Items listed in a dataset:

---*---

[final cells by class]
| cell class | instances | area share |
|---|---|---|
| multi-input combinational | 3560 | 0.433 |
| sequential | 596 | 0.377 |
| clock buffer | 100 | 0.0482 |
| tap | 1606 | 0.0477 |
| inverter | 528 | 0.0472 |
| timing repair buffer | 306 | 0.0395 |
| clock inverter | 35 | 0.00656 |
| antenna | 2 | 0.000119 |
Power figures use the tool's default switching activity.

---*---

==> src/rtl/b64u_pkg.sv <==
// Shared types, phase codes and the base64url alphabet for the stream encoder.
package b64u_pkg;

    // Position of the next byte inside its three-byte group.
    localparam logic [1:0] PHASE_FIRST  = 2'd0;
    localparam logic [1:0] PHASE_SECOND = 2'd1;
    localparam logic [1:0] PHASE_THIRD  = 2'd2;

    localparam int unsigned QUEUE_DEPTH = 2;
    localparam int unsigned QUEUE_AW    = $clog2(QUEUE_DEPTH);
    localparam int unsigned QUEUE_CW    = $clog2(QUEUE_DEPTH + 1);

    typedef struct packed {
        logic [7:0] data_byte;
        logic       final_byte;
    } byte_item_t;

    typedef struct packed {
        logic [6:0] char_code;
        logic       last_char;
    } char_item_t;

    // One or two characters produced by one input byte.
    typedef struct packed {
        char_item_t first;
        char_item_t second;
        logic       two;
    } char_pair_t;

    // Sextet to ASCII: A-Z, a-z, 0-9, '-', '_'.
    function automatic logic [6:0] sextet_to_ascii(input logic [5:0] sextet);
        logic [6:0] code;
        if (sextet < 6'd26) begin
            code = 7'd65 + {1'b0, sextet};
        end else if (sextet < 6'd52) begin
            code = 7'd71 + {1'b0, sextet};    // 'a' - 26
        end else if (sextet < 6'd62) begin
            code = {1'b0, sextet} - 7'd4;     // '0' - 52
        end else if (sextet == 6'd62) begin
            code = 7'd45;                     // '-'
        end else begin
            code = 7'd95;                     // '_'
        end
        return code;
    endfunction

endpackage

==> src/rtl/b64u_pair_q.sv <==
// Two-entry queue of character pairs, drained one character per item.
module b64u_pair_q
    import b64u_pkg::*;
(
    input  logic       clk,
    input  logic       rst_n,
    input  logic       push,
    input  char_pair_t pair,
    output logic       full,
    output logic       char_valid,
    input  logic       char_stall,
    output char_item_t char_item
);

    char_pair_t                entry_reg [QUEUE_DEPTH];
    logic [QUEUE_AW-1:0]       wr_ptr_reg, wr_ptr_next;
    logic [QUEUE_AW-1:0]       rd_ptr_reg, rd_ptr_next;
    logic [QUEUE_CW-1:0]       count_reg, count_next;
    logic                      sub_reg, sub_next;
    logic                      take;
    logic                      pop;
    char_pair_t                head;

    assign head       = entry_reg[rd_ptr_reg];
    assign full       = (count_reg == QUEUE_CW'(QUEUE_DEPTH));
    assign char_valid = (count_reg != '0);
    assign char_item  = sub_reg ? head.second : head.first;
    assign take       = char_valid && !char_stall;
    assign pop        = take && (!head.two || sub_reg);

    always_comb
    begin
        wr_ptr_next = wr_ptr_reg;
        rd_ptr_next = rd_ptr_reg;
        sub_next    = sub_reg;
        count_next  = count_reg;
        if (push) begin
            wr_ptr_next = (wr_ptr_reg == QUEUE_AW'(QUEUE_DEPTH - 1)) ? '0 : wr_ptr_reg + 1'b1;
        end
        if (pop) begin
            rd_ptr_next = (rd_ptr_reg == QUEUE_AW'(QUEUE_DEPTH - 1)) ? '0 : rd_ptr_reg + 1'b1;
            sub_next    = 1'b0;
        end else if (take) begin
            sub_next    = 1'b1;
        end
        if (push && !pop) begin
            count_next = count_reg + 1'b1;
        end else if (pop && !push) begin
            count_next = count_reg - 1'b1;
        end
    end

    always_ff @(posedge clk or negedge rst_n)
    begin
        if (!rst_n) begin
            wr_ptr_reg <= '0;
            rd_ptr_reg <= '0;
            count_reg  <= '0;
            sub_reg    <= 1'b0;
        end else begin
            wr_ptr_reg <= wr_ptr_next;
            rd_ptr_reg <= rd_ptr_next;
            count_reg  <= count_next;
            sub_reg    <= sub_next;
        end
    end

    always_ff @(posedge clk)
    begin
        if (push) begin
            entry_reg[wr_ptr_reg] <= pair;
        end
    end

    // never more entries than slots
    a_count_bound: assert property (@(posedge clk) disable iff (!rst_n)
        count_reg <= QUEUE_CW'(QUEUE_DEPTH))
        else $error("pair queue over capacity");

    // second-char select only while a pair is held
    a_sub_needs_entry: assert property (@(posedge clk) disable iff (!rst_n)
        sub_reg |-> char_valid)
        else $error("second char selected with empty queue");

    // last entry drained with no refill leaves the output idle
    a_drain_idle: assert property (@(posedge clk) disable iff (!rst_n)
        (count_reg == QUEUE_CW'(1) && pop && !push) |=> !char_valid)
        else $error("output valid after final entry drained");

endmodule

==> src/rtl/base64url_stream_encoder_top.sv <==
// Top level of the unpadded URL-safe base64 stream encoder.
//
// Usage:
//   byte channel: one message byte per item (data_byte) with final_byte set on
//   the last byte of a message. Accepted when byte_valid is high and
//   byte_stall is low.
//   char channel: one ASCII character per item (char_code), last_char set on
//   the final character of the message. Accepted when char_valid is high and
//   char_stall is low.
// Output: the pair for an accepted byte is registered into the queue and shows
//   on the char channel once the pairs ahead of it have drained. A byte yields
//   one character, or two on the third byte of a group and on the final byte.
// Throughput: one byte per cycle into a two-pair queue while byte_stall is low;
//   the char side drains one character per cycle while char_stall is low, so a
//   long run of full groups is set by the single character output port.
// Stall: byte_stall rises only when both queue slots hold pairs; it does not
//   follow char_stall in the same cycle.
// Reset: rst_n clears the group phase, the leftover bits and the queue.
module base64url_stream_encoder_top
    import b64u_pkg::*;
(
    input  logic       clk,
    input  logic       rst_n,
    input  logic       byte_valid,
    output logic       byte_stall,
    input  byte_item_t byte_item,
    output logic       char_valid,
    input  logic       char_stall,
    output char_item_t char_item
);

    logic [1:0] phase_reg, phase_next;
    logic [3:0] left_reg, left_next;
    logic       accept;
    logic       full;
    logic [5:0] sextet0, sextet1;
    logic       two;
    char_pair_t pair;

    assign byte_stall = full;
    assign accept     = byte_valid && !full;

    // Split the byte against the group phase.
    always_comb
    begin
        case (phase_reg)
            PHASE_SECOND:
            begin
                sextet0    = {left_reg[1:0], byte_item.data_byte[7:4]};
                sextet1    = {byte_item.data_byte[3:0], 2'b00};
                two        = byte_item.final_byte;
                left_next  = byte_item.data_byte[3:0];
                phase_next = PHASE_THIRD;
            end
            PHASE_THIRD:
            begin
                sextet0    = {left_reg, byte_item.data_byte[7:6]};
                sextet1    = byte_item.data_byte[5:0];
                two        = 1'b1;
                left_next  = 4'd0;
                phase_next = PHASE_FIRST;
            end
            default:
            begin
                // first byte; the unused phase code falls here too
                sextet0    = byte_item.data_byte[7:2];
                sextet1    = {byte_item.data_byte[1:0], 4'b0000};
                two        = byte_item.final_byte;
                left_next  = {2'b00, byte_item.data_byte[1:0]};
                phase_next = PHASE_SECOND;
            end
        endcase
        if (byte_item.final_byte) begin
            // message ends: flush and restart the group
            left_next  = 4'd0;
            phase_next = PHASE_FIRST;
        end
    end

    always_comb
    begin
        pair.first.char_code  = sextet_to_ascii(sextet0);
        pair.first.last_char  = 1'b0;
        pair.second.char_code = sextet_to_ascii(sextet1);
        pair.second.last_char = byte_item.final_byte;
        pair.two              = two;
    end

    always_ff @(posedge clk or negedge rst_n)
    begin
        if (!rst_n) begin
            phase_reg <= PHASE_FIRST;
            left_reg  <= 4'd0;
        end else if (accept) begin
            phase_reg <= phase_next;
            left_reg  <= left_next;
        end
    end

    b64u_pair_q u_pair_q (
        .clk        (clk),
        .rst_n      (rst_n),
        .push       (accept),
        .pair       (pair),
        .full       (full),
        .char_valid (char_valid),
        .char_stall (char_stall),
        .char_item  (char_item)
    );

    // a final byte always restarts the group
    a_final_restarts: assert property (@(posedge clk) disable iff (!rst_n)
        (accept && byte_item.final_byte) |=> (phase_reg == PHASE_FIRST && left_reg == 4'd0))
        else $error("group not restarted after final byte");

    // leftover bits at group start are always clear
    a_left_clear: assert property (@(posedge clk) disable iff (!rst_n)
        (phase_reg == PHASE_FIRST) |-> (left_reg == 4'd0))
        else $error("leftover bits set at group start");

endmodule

---*---

## Required action
Set down only the lines above that fall between the line holding "528 | 0.0472 |" and the line holding "Power figures use", inclusive, keeping each exact.

## Problem solution
| inverter | 528 | 0.0472 |
| timing repair buffer | 306 | 0.0395 |
| clock inverter | 35 | 0.00656 |
| antenna | 2 | 0.000119 |
Power figures use the tool's default switching activity.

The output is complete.